ロマンスあり、謎解きありで、人物の出入りも一本調子でなく(若木さんが早々に死んでしまったり)、観ているものを引きつけながら、物語の筋道も人物も破綻なく勧善懲悪の世界を描ききって、とにかく大団円に持っていって、「完」の文字が見えるような終わり方。
これができる、はやみ甲は大した能力をお持ちだ。
どっかの劇団の作家に教えて欲しいくらい。


***

朱里王は、静蘭の前にも皇后を亡くしているんですね。
その彼が次に結婚しようとした静蘭も奪われる。
自らの責任ではなく、2度も不幸な目に会った悲劇の王です。
彼に幸せを与えてやってもいいんじゃないかと思うので、朱里王が静蘭と瓜二つの秀麗と結ばれるという結末に違和感は感じませんでした。

***


とにかく、登場する男性がどの人も潔く正しく清清しく、いい男である。ここまで徹底して男性をかっこよく書けるのは、謝珠栄もそうなんだけど、女性作家だからかなあ。
男性作家はね、やっぱりシガラミとかそうは思い通りにはいかないなんていうのを現実に感じてるからか、そこんところ一直線と行かないことが多いんではないか、と思ってしまうことが多い今日この頃・・。
やっぱり、男役は「凛々しいお方~」と、うっとりさせてナンボでしょうよ。


で、若手の人たちも役がついていて、それぞれ出番がきちんとあり、更にそれぞれのキャラクタがその人に合っている。彼らがどんな役で魅力が出るか、腐心し、工夫しておられるのを感じる。
これ、お稽古の時なんかにいつも接しているからできることなんだろう。


それから、ストーリーの面白さもさることながら、ちょっとしたエピソードやちょっとした一言なんかが伏線になっていて繋がりを持たせ、ドラマで活きる仕掛けになっている。

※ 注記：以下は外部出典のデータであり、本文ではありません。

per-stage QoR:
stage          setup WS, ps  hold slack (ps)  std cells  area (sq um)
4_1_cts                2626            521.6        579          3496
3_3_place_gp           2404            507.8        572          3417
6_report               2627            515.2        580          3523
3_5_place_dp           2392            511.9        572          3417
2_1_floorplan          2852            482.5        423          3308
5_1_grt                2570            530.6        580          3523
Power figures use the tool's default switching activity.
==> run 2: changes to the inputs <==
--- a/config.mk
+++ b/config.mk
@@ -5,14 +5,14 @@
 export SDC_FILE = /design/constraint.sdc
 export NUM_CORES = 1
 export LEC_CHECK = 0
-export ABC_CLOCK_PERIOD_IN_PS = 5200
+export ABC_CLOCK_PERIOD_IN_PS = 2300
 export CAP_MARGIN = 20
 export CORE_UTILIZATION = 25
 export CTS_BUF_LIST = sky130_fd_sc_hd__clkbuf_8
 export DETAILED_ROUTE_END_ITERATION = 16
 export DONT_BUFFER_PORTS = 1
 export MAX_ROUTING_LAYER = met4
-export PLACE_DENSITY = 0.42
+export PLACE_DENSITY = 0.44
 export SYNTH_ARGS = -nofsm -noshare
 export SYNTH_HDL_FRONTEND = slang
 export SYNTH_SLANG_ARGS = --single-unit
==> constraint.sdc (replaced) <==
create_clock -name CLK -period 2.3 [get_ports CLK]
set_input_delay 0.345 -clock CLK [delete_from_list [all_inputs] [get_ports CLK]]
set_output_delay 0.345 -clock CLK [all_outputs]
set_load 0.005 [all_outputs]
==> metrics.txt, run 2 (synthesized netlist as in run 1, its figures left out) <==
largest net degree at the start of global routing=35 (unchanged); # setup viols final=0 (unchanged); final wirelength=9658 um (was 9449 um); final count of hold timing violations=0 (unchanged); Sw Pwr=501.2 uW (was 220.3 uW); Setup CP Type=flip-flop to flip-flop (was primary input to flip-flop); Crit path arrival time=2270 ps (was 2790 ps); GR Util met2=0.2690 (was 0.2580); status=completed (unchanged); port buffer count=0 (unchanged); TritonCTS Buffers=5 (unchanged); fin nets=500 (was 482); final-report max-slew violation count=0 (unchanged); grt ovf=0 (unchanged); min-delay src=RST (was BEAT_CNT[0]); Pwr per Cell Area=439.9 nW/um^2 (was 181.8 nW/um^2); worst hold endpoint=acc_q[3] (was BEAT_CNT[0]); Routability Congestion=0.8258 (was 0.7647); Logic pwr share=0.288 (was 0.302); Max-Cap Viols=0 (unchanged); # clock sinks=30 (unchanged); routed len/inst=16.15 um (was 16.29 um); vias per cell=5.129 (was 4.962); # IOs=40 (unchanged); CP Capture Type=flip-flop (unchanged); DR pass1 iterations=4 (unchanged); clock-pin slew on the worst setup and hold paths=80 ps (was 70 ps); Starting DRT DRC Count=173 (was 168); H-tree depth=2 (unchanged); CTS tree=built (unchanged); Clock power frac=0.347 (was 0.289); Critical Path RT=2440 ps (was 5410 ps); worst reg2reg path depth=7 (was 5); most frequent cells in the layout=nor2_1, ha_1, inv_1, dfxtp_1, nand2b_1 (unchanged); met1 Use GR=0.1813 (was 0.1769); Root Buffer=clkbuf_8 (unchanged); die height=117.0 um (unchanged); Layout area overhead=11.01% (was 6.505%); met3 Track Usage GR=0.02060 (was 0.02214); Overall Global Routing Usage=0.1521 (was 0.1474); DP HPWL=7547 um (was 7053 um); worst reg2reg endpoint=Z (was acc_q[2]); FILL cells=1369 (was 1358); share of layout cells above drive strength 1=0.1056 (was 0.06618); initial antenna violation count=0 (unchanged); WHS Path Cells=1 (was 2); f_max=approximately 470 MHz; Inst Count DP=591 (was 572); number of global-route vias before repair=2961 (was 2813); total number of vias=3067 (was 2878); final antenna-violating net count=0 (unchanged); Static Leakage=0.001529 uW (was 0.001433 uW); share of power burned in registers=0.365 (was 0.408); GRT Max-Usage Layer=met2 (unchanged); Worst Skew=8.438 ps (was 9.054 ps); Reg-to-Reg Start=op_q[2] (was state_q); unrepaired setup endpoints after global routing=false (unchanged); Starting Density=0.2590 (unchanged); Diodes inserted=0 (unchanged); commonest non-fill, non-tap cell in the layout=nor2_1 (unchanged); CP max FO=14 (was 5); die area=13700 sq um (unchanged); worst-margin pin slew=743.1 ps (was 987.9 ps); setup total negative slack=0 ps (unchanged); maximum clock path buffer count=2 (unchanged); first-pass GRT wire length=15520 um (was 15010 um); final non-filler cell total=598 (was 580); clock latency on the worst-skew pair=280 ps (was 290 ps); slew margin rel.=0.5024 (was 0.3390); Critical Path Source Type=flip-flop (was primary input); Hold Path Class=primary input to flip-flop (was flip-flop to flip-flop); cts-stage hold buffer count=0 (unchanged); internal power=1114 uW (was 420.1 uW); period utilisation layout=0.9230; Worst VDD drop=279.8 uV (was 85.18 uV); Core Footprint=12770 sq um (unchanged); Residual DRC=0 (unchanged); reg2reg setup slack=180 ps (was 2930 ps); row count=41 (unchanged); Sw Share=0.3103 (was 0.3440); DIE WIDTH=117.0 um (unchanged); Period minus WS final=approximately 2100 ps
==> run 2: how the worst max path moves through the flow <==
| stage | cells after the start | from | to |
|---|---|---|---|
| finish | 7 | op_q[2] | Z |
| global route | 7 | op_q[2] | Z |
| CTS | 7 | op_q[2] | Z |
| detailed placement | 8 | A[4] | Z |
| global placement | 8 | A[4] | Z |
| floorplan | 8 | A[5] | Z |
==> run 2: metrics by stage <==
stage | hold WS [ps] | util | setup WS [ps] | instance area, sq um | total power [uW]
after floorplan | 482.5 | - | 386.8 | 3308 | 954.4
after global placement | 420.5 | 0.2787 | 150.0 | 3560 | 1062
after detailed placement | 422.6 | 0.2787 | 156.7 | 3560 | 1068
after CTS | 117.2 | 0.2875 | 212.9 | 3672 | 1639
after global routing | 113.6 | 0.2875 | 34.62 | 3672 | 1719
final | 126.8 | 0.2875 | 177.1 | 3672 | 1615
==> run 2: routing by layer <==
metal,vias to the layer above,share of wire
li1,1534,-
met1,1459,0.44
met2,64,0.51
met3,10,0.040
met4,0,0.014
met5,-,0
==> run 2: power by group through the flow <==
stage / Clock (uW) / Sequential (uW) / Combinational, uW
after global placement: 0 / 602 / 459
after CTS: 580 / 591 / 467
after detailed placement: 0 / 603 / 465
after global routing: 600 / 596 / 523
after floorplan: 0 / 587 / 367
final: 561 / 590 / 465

例えば、女官の美杏の英月への片思いのシーンなんて、若手に出番を、だけでない、後に繋がるエピソードになってるわけだし。

例えば、小龍の陽貴に対する「そろそろ潮時では」みたいな発言があるから、悪事が暴かれるシーンで後ろ手に縛られてでてきても、あーそうか寝返ったのね、ということになって、いきなりな感じは受けないし。

例えば、静蘭が媚薬酔恋によって恋に落ちてしまう相手が、婚礼衣装作りの「りーさん」であったというのも、その前に、首里王とのデートもそこそこに衣装合わせがあるのと行ってしまう場面があったから、唐突ではないし。

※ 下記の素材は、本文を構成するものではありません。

## src/rtl/elite_spi_7seg_rx.sv

```systemverilog
// SPI mode-0 slave feeding the 7-segment display word; echoes the previous byte on MISO.
// SPI pins are oversampled in the CLOCK_50 domain through a synchronizer and edge detector.
module elite_spi_7seg_rx #(
  parameter int SYNC_STAGES = 2,
  parameter int DATA_W      = 8
) (
  input  logic              CLOCK_50,
  input  logic              Reset_SPI,
  input  logic              SPI_SCLK,
  input  logic              SPI_CS_N,
  input  logic              SPI_MOSI,
  output logic              SPI_MISO,
  output logic              SPI_MISO_OE,
  output logic [DATA_W-1:0] Elite_7Seg_Disp_Word,
  output logic              Elite_7Seg_Set_Flag,
  output logic              SPI_Frame_Err
);

  localparam int CNT_W = (DATA_W > 2) ? $clog2(DATA_W) : 1;
  localparam logic [CNT_W-1:0] LAST_BIT = CNT_W'(DATA_W - 1);

  typedef enum logic [1:0] {
    WAIT_IDLE,
    IDLE,
    ACTIVE
  } state_t;

  logic [SYNC_STAGES-1:0] sclkSync_q;
  logic [SYNC_STAGES-1:0] csSync_q;
  logic [SYNC_STAGES-1:0] mosiSync_q;
  logic                   sclkPrev_q;
  logic                   csPrev_q;

  state_t                 state_q;
  logic [CNT_W-1:0]       cnt_q;
  logic [DATA_W-2:0]      rxShift_q;
  logic [DATA_W-1:0]      tx_q;
  logic [DATA_W-1:0]      dispWord_q;
  logic                   setFlag_q;
  logic                   frameErr_q;
  logic                   misoOe_q;
  logic                   byteDone_q;

  logic                   sclkS;
  logic                   csS;
  logic                   mosiS;
  logic                   sclkRise;
  logic                   sclkFall;
  logic                   csRise;
  logic                   csFall;
  logic [DATA_W-1:0]      rxByte_d;
  logic [CNT_W-1:0]       cntInc_d;

  // CS_N synchronizer resets to "selected" so a frame already in progress is never mistaken for a new one.
  always_ff @(posedge CLOCK_50) begin
    if (Reset_SPI) begin
      sclkSync_q <= '0;
      csSync_q   <= '0;
      mosiSync_q <= '0;
      sclkPrev_q <= 1'b0;
      csPrev_q   <= 1'b0;
    end else begin
      sclkSync_q <= {sclkSync_q[SYNC_STAGES-2:0], SPI_SCLK};
      csSync_q   <= {csSync_q[SYNC_STAGES-2:0], SPI_CS_N};
      mosiSync_q <= {mosiSync_q[SYNC_STAGES-2:0], SPI_MOSI};
      sclkPrev_q <= sclkS;
      csPrev_q   <= csS;
    end
  end

  assign sclkS    = sclkSync_q[SYNC_STAGES-1];
  assign csS      = csSync_q[SYNC_STAGES-1];
  assign mosiS    = mosiSync_q[SYNC_STAGES-1];
  assign sclkRise = sclkS & ~sclkPrev_q;
  assign sclkFall = ~sclkS & sclkPrev_q;
  assign csRise   = csS & ~csPrev_q;
  assign csFall   = ~csS & csPrev_q;

  assign rxByte_d = {rxShift_q, mosiS};
  assign cntInc_d = cnt_q + 1'b1;

  always_ff @(posedge CLOCK_50) begin
    if (Reset_SPI) begin
      state_q    <= WAIT_IDLE;
      cnt_q      <= '0;
      rxShift_q  <= '0;
      tx_q       <= '0;
      dispWord_q <= '0;
      setFlag_q  <= 1'b0;
      frameErr_q <= 1'b0;
      misoOe_q   <= 1'b0;
      byteDone_q <= 1'b0;
    end else begin
      setFlag_q  <= 1'b0;
      frameErr_q <= 1'b0;
      case (state_q)
        WAIT_IDLE: begin
          if (csS) begin
            state_q <= IDLE;
          end
        end
        IDLE: begin
          if (csFall) begin
            tx_q       <= dispWord_q;
            cnt_q      <= '0;
            rxShift_q  <= '0;
            byteDone_q <= 1'b0;
            misoOe_q   <= 1'b1;
            state_q    <= ACTIVE;
          end
        end
        ACTIVE: begin
          // Deselect takes priority over a coincident SCLK edge.
          if (csRise) begin
            state_q    <= IDLE;
            misoOe_q   <= 1'b0;
            frameErr_q <= (cnt_q != '0);
            cnt_q      <= '0;
          end else if (sclkRise) begin
            rxShift_q <= rxByte_d[DATA_W-2:0];
            if (cnt_q == LAST_BIT) begin
              dispWord_q <= rxByte_d;
              setFlag_q  <= 1'b1;
              byteDone_q <= 1'b1;
              cnt_q      <= '0;
            end else begin
              cnt_q <= cntInc_d;
            end
          end else if (sclkFall) begin
            if ((cnt_q == '0) && byteDone_q) begin
              tx_q <= dispWord_q;
            end else begin
              tx_q <= {tx_q[DATA_W-2:0], 1'b0};
            end
          end
        end
        default: begin
          state_q <= WAIT_IDLE;
        end
      endcase
    end
  end

  assign SPI_MISO             = misoOe_q & tx_q[DATA_W-1];
  assign SPI_MISO_OE          = misoOe_q;
  assign Elite_7Seg_Disp_Word = dispWord_q;
  assign Elite_7Seg_Set_Flag  = setFlag_q;
  assign SPI_Frame_Err        = frameErr_q;

endmodule

```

ほかにもあったけど、こういう感じでちゃんと繋がりがあって、人物の行動に無理がない。
いやほんと、上手いと思いました。
どっかの座付き作家に教えてやってくれ、と思いました。


音楽は既存のものを使ってます(多分)が、使い方が上手い。どの場面もぴったりの楽曲だと思いました。
若木さんが歌った挿入歌は、はやみ先生の作だと思うんですが。だとしたら、凄いですね。この、マルチな才能。現代のレオナルド・ダビンチ(なんだ、この例え)(ほかに適当なのを思いつかないので)。


衣装に関しては、いつものことながら相当拘りを感じます。
はやみ先生のデザインで、出演者自身の製作なんだそうですが、自前であるということなど感じさせない繊細さとが豪華さがあり、感心しました。特に今回は、時代ものであることから、材料から造形まで苦心工夫されたことでしょう。「今回はハードルが高かった」というようなことを先生自身が(プログラムだかHPだかで)おっしゃってられますが、なんのなんの。
そのハードルをクリアする力を今のHKDCは持っている、てことじゃないでしょうか。

思うに、ダンスであれ、芝居であれ、はやみ先生はレベルの高いものを目指している。そして、それをきちんと表現しようとするメンバーの努力と協力あったればこそ、この面白い舞台が出来たんだろうと思う。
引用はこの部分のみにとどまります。